■ Task objective ■
From the records below, extract only the lines running from the line with "The flow ran" to the line with "The timing startpoint", both lines included, reproducing them exactly.

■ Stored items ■
◆ ◆ ◆ ◆
File: src/rtl/tile_text_writer_pkg.sv
// Shared definitions for the tile text writer and the VGA scan-out path:
// screen geometry defaults, FSM state encoding and control-code constants.
package tile_text_writer_pkg;

   localparam int TILE_COLS       = 80;
   localparam int TILE_ROWS       = 60;
   localparam int TILE_ADDR_WIDTH = 13;
   localparam int TILE_DATA_WIDTH = 8;
   localparam int COL_WIDTH       = 7;
   localparam int ROW_WIDTH       = 6;

   localparam logic [7:0] CHAR_BS    = 8'h08;
   localparam logic [7:0] CHAR_LF    = 8'h0A;
   localparam logic [7:0] CHAR_FF    = 8'h0C;
   localparam logic [7:0] CHAR_CR    = 8'h0D;
   localparam logic [7:0] CHAR_BLANK = 8'h20;

   typedef enum logic [2:0] {
      IDLE,
      CLEAR,
      SCROLL_RD,
      SCROLL_WR,
      BLANK
   } state_t;

endpackage

File: src/rtl/tile_text_writer.sv
// Console-style writer that owns port A of the tile BRAM: prints characters,
// handles control codes, scrolls one row up and clears the whole screen.
module tile_text_writer
   import tile_text_writer_pkg::*;
#(
   parameter int COLS       = TILE_COLS,
   parameter int ROWS       = TILE_ROWS,
   parameter int ADDR_WIDTH = TILE_ADDR_WIDTH,
   parameter int DATA_WIDTH = TILE_DATA_WIDTH
) (
   input  logic                  clk,
   input  logic                  rst_n,
   input  logic                  char_valid,
   input  logic [DATA_WIDTH-1:0] char_data,
   output logic                  char_ready,
   input  logic                  clear_req,
   output logic                  busy,
   output logic                  bram_we,
   output logic [ADDR_WIDTH-1:0] bram_addr,
   output logic [DATA_WIDTH-1:0] bram_wdata,
   input  logic [DATA_WIDTH-1:0] bram_rdata,
   output logic [COL_WIDTH-1:0]  cursor_col,
   output logic [ROW_WIDTH-1:0]  cursor_row
);

   localparam logic [ADDR_WIDTH-1:0] LAST_TILE = ADDR_WIDTH'(ROWS * COLS - 1);
   localparam logic [ADDR_WIDTH-1:0] LAST_COPY = ADDR_WIDTH'((ROWS - 1) * COLS - 1);
   localparam logic [ADDR_WIDTH-1:0] COLS_A    = ADDR_WIDTH'(COLS);
   localparam logic [COL_WIDTH-1:0]  LAST_COL  = COL_WIDTH'(COLS - 1);
   localparam logic [ROW_WIDTH-1:0]  LAST_ROW  = ROW_WIDTH'(ROWS - 1);
   localparam logic [DATA_WIDTH-1:0] BLANK_CH  = DATA_WIDTH'(CHAR_BLANK);

   state_t                state, state_next;
   logic [ADDR_WIDTH-1:0] cur_addr, cur_next;
   logic [ADDR_WIDTH-1:0] idx, idx_next;
   logic [COL_WIDTH-1:0]  col_next;
   logic [ROW_WIDTH-1:0]  row_next;
   logic                  clear_pending, pending_next;
   logic                  we_next, copy_q, copy_next;
   logic [ADDR_WIDTH-1:0] addr_next;
   logic [DATA_WIDTH-1:0] wdata_q, wdata_next;
   logic [ADDR_WIDTH-1:0] col_a;
   logic                  start_clear, accept, is_print, last_col, last_row;

   assign start_clear = clear_req || clear_pending;
   assign char_ready  = (state == IDLE) && !start_clear;
   assign accept      = char_valid && char_ready;
   assign busy        = (state != IDLE);
   assign is_print    = (char_data >= DATA_WIDTH'(8'h20)) && (char_data <= DATA_WIDTH'(8'h7E));
   assign last_col    = (cursor_col == LAST_COL);
   assign last_row    = (cursor_row == LAST_ROW);
   assign col_a       = ADDR_WIDTH'(cursor_col);

   // The copy write lands one cycle after its read address was on the bus, so
   // its data comes straight from the BRAM read port rather than a register.
   assign bram_wdata  = copy_q ? bram_rdata : wdata_q;

   always_ff @(posedge clk) begin
      if (!rst_n) state <= IDLE;
      else        state <= state_next;
   end

   always_comb begin
      state_next = state;
      case (state)
         IDLE: begin
            if (start_clear) begin
               state_next = CLEAR;
            end else if (accept) begin
               if (char_data == DATA_WIDTH'(CHAR_FF))
                  state_next = CLEAR;
               else if (last_row && ((char_data == DATA_WIDTH'(CHAR_LF)) || (is_print && last_col)))
                  state_next = SCROLL_RD;
            end
         end
         CLEAR:     if (idx == LAST_TILE) state_next = IDLE;
         SCROLL_RD: state_next = SCROLL_WR;
         SCROLL_WR: state_next = (idx == LAST_COPY) ? BLANK : SCROLL_RD;
         BLANK:     if (idx == LAST_TILE) state_next = IDLE;
         default:   state_next = IDLE;
      endcase
   end

   always_comb begin
      we_next    = 1'b0;
      addr_next  = bram_addr;
      wdata_next = wdata_q;
      copy_next  = 1'b0;
      case (state)
         IDLE: begin
            if (accept && is_print) begin
               we_next    = 1'b1;
               addr_next  = cur_addr;
               wdata_next = char_data;
            end else if (accept && (char_data == DATA_WIDTH'(CHAR_BS)) && (cursor_col != '0)) begin
               we_next    = 1'b1;
               addr_next  = cur_addr - 1'b1;
               wdata_next = BLANK_CH;
            end
         end
         CLEAR, BLANK: begin
            we_next    = 1'b1;
            addr_next  = idx;
            wdata_next = BLANK_CH;
         end
         SCROLL_RD: addr_next = idx + COLS_A;
         SCROLL_WR: begin
            we_next   = 1'b1;
            addr_next = idx;
            copy_next = 1'b1;
         end
         default: ;
      endcase
   end

   // Cursor and linear address move together; cur_addr tracks row*COLS+col
   // using only add/subtract of the column or COLS.
   always_comb begin
      col_next     = cursor_col;
      row_next     = cursor_row;
      cur_next     = cur_addr;
      idx_next     = idx;
      pending_next = clear_pending;
      if (clear_req && (state != IDLE)) pending_next = 1'b1;
      case (state)
         IDLE: begin
            if (start_clear || (accept && (char_data == DATA_WIDTH'(CHAR_FF)))) begin
               col_next     = '0;
               row_next     = '0;
               cur_next     = '0;
               idx_next     = '0;
               pending_next = 1'b0;
            end else if (accept && is_print) begin
               if (!last_col) begin
                  col_next = cursor_col + 1'b1;
                  cur_next = cur_addr + 1'b1;
               end else if (!last_row) begin
                  col_next = '0;
                  row_next = cursor_row + 1'b1;
                  cur_next = cur_addr + 1'b1;
               end else begin
                  col_next = '0;
                  cur_next = cur_addr - ADDR_WIDTH'(COLS - 1);
                  idx_next = '0;
               end
            end else if (accept && (char_data == DATA_WIDTH'(CHAR_LF))) begin
               col_next = '0;
               if (last_row) begin
                  cur_next = cur_addr - col_a;
                  idx_next = '0;
               end else begin
                  row_next = cursor_row + 1'b1;
                  cur_next = cur_addr - col_a + COLS_A;
               end
            end else if (accept && (char_data == DATA_WIDTH'(CHAR_CR))) begin
               col_next = '0;
               cur_next = cur_addr - col_a;
            end else if (accept && (char_data == DATA_WIDTH'(CHAR_BS)) && (cursor_col != '0)) begin
               col_next = cursor_col - 1'b1;
               cur_next = cur_addr - 1'b1;
            end
         end
         CLEAR, SCROLL_WR, BLANK: idx_next = idx + 1'b1;
         default: ;
      endcase
   end

   always_ff @(posedge clk) begin
      if (!rst_n) begin
         cursor_col    <= '0;
         cursor_row    <= '0;
         cur_addr      <= '0;
         idx           <= '0;
         clear_pending <= 1'b0;
         bram_we       <= 1'b0;
         bram_addr     <= '0;
         wdata_q       <= '0;
         copy_q        <= 1'b0;
      end else begin
         cursor_col    <= col_next;
         cursor_row    <= row_next;
         cur_addr      <= cur_next;
         idx           <= idx_next;
         clear_pending <= pending_next;
         bram_we       <= we_next;
         bram_addr     <= addr_next;
         wdata_q       <= wdata_next;
         copy_q        <= copy_next;
      end
   end

endmodule
File: config.mk
export PLATFORM = sky130hd
export DESIGN_NAME = tile_text_writer
export DESIGN_NICKNAME = d
export VERILOG_FILES = /design/src/rtl/tile_text_writer_pkg.sv /design/src/rtl/tile_text_writer.sv
export SDC_FILE = /design/constraint.sdc
export NUM_CORES = 1
export LEC_CHECK = 0
export BUFFER_PORTS_ARGS = -buffer_cell sky130_fd_sc_hd__buf_2
export CORE_MARGIN = 4
export CORE_UTILIZATION = 50
export DETAILED_ROUTE_END_ITERATION = 12
export GPL_TIMING_DRIVEN = 0
export PLACE_DENSITY = 0.7
export SLEW_MARGIN = 15
export SYNTH_ARGS = -nofsm -noshare
export SYNTH_HDL_FRONTEND = slang
export SYNTH_SLANG_ARGS = --single-unit
File: constraint.sdc
create_clock -name clk -period 8.5 [get_ports clk]
set_input_delay 0.425 -clock clk [delete_from_list [all_inputs] [get_ports clk]]
set_output_delay 0.425 -clock clk [all_outputs]
set_load 0.02 [all_outputs]
==> run summary, run 1 <==
The flow ran to the end, and the final reports show no timing, DRC or antenna violations. The critical path in this run is classified as reg -> reg. The worst setup path is captured at a flop.

The via count of the first global-routing pass came out at approximately 5600. The combinational family with the most area after synthesis is simple AND/OR/NAND/NOR gates. The number of antenna violations at the first check in global routing came out at 0.

In the global route stage, overall resource usage came out at 0.280. The data arrival time of the critical path came out at 4.18 ns. The area share of the largest cell type after synthesis is 0.250.

The maximum number of pins on one net before global-route repair came out at 13. Of the total power, the share spent switching nets is 0.483. The start point of the worst min-delay path is char_data[4].

Along the worst path, the maximum fanout reaches 8. The gate count after technology mapping is between 700 and 800. The floorplan die width came out at 111 microns. The area share of fa/ha/maj cells after synthesis is 0.0465. Of the total power, combinational logic draws 0.580.

The timing startpoint of the critical path is cur_addr[0]$_SDFFE_PN0P_. The flip-flop and latch count after synthesis came out at 66. The biggest area consumer among synthesized cells is sky130_fd_sc_hd__dfxtp_1. The worst-case clock buffer depth came out at 2. The delay contributed by the slowest stage of the critical path is 0.61 ns. The clock insertion delay at the later pin of the skew report is 0.36 ns. TritonCTS built the clock tree. The maximum achievable frequency is 253 MHz.

The total congestion overflow after global routing is 0. The most used flip-flop cell after synthesis is sky130_fd_sc_hd__dfxtp_1. The combined area of the multi-input logic cells came out at 3660 sq um.

In the final layout, the share of cells above drive strength 1 is 0.130. The violation count after the first detailed-routing iteration came out at 596. Ranked by total cell area, the synthesized netlist is headed by sky130_fd_sc_hd__dfxtp_1, sky130_fd_sc_hd__nor2_1, sky130_fd_sc_hd__xnor2_1. The total of max-cap violations came out at 0. Leaving out fill and tap cells, the most frequent cells in the layout are sky130_fd_sc_hd__nor2_1, sky130_fd_sc_hd__nand2_1, sky130_fd_sc_hd__dfxtp_1, sky130_fd_sc_hd__buf_2, sky130_fd_sc_hd__a21oi_1. The via-per-instance ratio is ~6.3. The area fraction in and, or, nand and nor cells after synthesis came out at 0.293. Summed over all failing endpoints, the final setup total negative slack is 0 ns. The clock-pin transition on the worst setup and hold timing paths came out at around 0.09 ns.

In this design, the critical path's most frequently occurring cell is sky130_fd_sc_hd__inv_1. The pre-antenna-repair detailed-routing pass consisted of 6 iterations. The fraction of registers with async set or reset after synthesis is 0. The number of nets at the end of the flow came out at 837. The mux cell area share after synthesis is 0.0206. The routability congestion estimate came out at approximately 0.98. The total wirelength of the detailed-routed design came out at 17600 microns.

The largest individual stage delay along the critical path comes from the cell sky130_fd_sc_hd__a21oi_1. Detailed placement ended at an HPWL of 13100 microns. The post-synthesis average cell area is about 7 sq um.

The netlist area before placement is about 5300 sq um. The internal power of the cells totals 0.825 mW. The xor/xnor share of the synthesized area is 0.0797. The count of endpoints failing setup in the final report came out at 0. The critical path goes through inv_1 > ha_1 > inv_1 > fa_1 > a211oi_2 > o31ai_2 > a21oi_1 > mux2i_1 > a31oi_1 > nor2_1 > nand2_1 > xnor2_1 > a2111oi_0. The power per standard cell area came out at 270 nW/um^2. Subtracting the final worst setup slack from the clock period gives 3.95 ns.

The number of different library cells used by synthesis comes to 75. The effective utilization at floorplan came out at 0.511. The post-synthesis compound-gate area fraction is 0.253. The total via count after detailed routing came out at just under 6000. The area taken by flip-flops and latches is 1320 sq um.

The sequential cell fraction of total power is 0.246. The die area is approximately 12000 sq um. The analysis attributes to cell leakage a power of between 2 and 2.5 nW. The placement row count came out at 37.

The number of levels the H-tree was split into came out at 3. Across the VDD grid, the largest voltage drop is 178 uV. The floorplan step set the die height to roughly 110 microns. The average wire per cell in the routed design is 18.8 microns.

Leaving out fill and tap cells, the most frequent cell in the layout is sky130_fd_sc_hd__nor2_1. The final number of hold-violating endpoints was 0. At the worst endpoint, the required time is 8.73 ns. The min-delay analysis places its worst path in the category in -> reg. The max-slew violation count came to 0.

57 I/O pins were placed. The cell total after placement came out at between 900 and 1000. The synthesis warning total came out at 0. The count of cells in the finished layout, fillers not included, comes to 939. Counting the fill cells in the layout gives between 900 and 1000.

The number of port buffers is 54. The post-cts hold buffer count is 0. The switching power is 0.771 mW. Relative to the synthesized area, the layout overhead comes to 12.1%. The remaining routing DRC violations is 0.

The clock sink count came out at 66. The core region is ~10000 sq um. The setup clock skew after layout is slightly below 0.02 ns. The worst setup path is launched from a flop.

For this run, the register share of the synthesized area comes to 0.250. The remaining antenna violation count is 0. The number of buffers inserted during clock tree synthesis came out at 9. The total setup buffers inserted after CTS is 0.

The worst register-to-register path begins at cur_addr[0]$_SDFFE_PN0P_. The clock power share is 0.174. The number of nets in the synthesized netlist is 772. At the pin with the least slew margin, the transition time is 1.25 ns.

The repair_antennas step left the layout with diodes totalling 0. After clock tree synthesis, the repair step resized 0 gates. The number of flops mapped to enable cells by yosys is 0. The cell at the root of the clock tree is sky130_fd_sc_hd__clkbuf_8.

The wire length of the first global-routing pass is between 20000 and 30000 microns. Setup repair after global routing left no endpoint under its margin. Of the available clock period, the critical path in the final layout requires 0.465.

The worst pin sits at a relative slew slack of 0.163.
final timing paths:
| check | endpoint | slack [ns] | depth (start not counted) |
|---|---|---|---|
| setup / recovery | cur_addr[12]$_SDFFE_PN0P_ | 4.55 | 13 |
| hold / removal | wdata_q[4]$_SDFFE_PN0P_ | 0.36 | 3 |
| hold reg to reg | wdata_q[5]$_SDFFE_PN0P_ | 0.45 | 2 |
| setup reg to reg | cur_addr[12]$_SDFFE_PN0P_ | 4.55 | 13 |
cell families (layout without fill, tap and decap cells):
group | Yosys count | count (layout)
AOI/OAI and AO/OA | 206 | 206
xor gates and xnor gates | 48 | 48
adders and majority gates | 19 | 19
buffers and inverters | 71 | 141
DFF | 66 | 66
muxes | 10 | 10
and+or+nand+nor | 313 | 313
final cells by class:
class | instances | share of cell area
Clock buffer | 10 | 0.0216
Timing Repair Buffer | 54 | 0.0457
Sequential cell | 66 | 0.223
Inverter | 21 | 0.0133
Buffer | 50 | 0.0372
Tap cell | 136 | 0.0288
Multi-Input combinational cell | 596 | 0.619
Clock inverter | 6 | 0.0112
synth_stat cells (all sizes together), types with 6 or more instances:
master and n:
o22ai 8, inv 21, nand2b 8, nor2 97, nor4 14, mux2 7, nor3 36, clkbuf 36
xnor2 33, a21o 6, and3 10, or3 11, a221oi 10, ha 18, a31oi 9, a22oi 10
nand3 23, dfxtp 66, a21oi 51, nand4 6, nor2b 12, xor2 15, nand2 69, and2 7
o211ai 6, buf 14, o21ai 58, a211oi 13
registers in the layout, indices dropped and copies added, names as in the netlist:
name and cells:
wdata_q 8, cur_addr 13, idx 13, state 3
cursor_col 7, bram_we 1, copy_q 1, bram_addr 13
cursor_row 6, clear_pending 1
worst max-delay path: cells and delay by family, from the launching register on:
kind            cells  cell delay, ns
mux                 1            0.30
buf+inv             2            0.23
fa+ha+maj           2            0.61
xor+xnor            1            0.13
compound gates      5            1.80
flops               1            0.39
simple gates        2            0.36
per-layer routing:
layer,up-vias,share of wire,track usage
met5,-,0,0
met4,0,0.029,0.113
met3,38,0.082,0.0382
met2,270,0.46,0.457
met1,2772,0.42,0.373
li1,2790,-,-
metrics by stage:
step	instance area (sq um)	setup WS [ns]	hold slack, ns	power [mW]	util
after global routing	5920	4.16	0.419	1.70	0.573
after CTS	5920	4.62	0.359	1.58	0.573
after detailed placement	5720	4.64	0.443	1.31	0.554
final	5920	4.55	0.359	1.60	0.573
after floorplan	5280	5.21	0.425	1.07	-
after global placement	5720	4.70	0.445	1.29	0.554
power groups by stage:
stage	Sequential, mW	Combinational [mW]	Clock, mW
floorplan	0.427	0.641	0
global placement	0.397	0.893	0
detailed placement	0.399	0.906	0
CTS	0.393	0.912	0.277
global route	0.398	1.02	0.290
finish	0.393	0.926	0.277
Power figures use the tool's default switching activity.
◆ ◆ ◆ ◆
■ Response for this exercise ■
The flow ran to the end, and the final reports show no timing, DRC or antenna violations. The critical path in this run is classified as reg -> reg. The worst setup path is captured at a flop.

The via count of the first global-routing pass came out at approximately 5600. The combinational family with the most area after synthesis is simple AND/OR/NAND/NOR gates. The number of antenna violations at the first check in global routing came out at 0.

In the global route stage, overall resource usage came out at 0.280. The data arrival time of the critical path came out at 4.18 ns. The area share of the largest cell type after synthesis is 0.250.

The maximum number of pins on one net before global-route repair came out at 13. Of the total power, the share spent switching nets is 0.483. The start point of the worst min-delay path is char_data[4].

Along the worst path, the maximum fanout reaches 8. The gate count after technology mapping is between 700 and 800. The floorplan die width came out at 111 microns. The area share of fa/ha/maj cells after synthesis is 0.0465. Of the total power, combinational logic draws 0.580.

The timing startpoint of the critical path is cur_addr[0]$_SDFFE_PN0P_. The flip-flop and latch count after synthesis came out at 66. The biggest area consumer among synthesized cells is sky130_fd_sc_hd__dfxtp_1. The worst-case clock buffer depth came out at 2. The delay contributed by the slowest stage of the critical path is 0.61 ns. The clock insertion delay at the later pin of the skew report is 0.36 ns. TritonCTS built the clock tree. The maximum achievable frequency is 253 MHz.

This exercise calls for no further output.